| Exercise prompt |
Go through the entries, filter for the word "fused", and copy every line that has it.

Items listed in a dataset
※

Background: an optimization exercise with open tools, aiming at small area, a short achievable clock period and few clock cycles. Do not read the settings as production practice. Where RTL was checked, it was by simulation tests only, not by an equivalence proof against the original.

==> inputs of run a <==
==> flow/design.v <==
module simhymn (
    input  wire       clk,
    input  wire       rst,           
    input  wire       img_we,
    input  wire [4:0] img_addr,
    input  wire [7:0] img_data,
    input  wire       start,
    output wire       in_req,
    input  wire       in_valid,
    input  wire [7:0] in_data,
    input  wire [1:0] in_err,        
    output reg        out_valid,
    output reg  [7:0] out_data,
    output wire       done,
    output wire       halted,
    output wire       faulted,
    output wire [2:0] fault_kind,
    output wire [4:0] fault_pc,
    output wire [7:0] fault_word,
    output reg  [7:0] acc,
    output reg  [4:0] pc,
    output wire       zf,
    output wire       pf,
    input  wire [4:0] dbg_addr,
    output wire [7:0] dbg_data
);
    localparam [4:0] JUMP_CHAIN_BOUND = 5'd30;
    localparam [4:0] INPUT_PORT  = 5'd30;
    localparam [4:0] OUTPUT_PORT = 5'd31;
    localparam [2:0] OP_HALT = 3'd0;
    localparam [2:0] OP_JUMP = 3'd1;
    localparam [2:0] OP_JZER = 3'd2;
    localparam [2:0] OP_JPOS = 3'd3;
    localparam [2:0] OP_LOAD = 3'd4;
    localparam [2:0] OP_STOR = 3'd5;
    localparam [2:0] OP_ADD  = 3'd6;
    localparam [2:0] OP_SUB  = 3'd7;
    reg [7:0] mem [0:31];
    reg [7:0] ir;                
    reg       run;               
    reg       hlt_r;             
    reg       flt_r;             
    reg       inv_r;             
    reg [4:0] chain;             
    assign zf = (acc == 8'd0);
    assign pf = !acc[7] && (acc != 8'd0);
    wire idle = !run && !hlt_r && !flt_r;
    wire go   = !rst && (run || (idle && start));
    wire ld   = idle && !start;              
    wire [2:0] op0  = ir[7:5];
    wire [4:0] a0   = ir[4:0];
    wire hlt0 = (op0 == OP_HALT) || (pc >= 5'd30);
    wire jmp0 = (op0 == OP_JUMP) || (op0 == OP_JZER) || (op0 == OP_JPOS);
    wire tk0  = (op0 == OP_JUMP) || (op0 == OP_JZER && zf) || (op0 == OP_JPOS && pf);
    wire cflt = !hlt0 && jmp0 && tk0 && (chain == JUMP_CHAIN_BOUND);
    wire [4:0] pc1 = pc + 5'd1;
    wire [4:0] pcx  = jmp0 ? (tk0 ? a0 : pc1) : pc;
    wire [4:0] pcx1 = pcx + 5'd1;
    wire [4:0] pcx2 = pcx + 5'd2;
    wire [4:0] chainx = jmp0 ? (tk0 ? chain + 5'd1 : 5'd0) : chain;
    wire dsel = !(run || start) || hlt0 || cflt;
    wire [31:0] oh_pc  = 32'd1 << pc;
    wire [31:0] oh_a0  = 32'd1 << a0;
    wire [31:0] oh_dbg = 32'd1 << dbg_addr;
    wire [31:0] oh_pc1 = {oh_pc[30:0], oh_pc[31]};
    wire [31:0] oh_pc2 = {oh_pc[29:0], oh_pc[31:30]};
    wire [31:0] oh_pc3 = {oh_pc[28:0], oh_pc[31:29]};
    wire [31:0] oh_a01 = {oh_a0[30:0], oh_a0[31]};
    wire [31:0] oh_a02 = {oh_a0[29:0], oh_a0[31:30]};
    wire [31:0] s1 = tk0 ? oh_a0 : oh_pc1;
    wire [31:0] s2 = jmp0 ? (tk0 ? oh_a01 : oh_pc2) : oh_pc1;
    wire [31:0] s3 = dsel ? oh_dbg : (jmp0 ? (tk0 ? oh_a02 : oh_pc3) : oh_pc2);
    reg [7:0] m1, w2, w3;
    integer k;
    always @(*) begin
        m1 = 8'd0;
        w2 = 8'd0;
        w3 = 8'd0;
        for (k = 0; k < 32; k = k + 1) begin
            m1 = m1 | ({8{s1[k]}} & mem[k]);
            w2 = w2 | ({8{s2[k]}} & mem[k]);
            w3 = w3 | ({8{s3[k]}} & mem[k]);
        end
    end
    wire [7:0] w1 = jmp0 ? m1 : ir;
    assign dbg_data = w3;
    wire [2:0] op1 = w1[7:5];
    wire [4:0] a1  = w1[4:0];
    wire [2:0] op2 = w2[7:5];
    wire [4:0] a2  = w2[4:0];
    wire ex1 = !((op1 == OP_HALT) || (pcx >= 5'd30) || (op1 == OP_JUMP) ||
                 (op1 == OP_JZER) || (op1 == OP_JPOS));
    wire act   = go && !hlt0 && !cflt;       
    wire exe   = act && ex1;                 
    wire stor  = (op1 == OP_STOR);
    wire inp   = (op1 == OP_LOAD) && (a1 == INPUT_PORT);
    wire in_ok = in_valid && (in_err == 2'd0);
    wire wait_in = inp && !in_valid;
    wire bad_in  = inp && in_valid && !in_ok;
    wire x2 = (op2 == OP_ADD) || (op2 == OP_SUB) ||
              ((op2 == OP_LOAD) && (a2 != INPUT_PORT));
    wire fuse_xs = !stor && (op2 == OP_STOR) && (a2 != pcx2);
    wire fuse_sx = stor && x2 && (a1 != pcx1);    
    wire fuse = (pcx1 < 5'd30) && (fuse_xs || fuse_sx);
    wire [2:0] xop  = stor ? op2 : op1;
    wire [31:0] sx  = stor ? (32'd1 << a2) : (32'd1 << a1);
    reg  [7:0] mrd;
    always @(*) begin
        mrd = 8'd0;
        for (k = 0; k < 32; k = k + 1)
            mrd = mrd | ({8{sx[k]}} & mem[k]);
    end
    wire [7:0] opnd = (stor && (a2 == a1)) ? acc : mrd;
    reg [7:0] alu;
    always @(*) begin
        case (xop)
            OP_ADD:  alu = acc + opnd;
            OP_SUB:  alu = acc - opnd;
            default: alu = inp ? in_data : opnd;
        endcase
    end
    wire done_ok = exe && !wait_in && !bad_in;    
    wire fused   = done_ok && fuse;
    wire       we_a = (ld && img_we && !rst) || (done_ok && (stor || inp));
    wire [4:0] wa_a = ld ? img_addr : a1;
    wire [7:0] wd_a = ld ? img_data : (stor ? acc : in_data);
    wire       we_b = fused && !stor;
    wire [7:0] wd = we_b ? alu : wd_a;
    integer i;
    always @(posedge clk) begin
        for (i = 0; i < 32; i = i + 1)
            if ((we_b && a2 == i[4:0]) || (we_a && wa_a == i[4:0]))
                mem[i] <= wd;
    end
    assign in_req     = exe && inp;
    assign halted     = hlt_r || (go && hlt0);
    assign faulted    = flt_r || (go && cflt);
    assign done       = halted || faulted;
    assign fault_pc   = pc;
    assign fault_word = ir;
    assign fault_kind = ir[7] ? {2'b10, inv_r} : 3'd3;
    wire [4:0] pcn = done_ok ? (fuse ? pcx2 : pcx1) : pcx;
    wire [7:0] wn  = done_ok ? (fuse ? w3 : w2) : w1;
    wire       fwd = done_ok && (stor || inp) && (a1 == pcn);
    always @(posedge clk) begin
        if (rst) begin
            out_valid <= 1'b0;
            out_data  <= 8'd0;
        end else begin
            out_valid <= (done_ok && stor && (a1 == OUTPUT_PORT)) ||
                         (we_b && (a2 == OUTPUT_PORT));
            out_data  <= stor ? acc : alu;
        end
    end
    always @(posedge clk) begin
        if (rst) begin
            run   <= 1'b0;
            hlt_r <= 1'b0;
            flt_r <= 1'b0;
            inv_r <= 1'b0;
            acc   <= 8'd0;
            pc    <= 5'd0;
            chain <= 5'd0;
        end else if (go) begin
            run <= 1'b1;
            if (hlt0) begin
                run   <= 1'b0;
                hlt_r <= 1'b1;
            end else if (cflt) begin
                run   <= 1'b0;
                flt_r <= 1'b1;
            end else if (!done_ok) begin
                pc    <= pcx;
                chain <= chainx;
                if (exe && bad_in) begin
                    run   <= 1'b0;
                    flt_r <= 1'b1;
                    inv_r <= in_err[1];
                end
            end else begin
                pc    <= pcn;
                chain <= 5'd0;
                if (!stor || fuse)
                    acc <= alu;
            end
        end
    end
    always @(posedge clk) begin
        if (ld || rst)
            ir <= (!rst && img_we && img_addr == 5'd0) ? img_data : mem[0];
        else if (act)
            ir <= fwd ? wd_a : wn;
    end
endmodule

※

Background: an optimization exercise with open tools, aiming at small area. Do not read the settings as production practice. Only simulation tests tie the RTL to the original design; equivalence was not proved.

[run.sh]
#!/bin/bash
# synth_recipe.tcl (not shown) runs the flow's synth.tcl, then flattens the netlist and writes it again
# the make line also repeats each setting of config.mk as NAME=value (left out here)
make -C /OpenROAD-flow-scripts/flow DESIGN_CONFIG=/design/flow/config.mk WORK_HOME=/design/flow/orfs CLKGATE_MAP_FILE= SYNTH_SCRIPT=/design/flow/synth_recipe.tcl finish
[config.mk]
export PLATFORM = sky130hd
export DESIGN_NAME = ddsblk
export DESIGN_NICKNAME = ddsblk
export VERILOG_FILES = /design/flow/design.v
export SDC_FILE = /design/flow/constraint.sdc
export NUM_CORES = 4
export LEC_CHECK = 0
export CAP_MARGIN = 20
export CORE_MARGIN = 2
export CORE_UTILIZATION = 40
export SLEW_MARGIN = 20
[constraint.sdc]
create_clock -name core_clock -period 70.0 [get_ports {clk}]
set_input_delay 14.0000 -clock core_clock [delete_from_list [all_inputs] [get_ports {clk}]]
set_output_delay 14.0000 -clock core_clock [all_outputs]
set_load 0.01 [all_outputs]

※

| Response |
    wire fused   = done_ok && fuse;
    wire       we_b = fused && !stor;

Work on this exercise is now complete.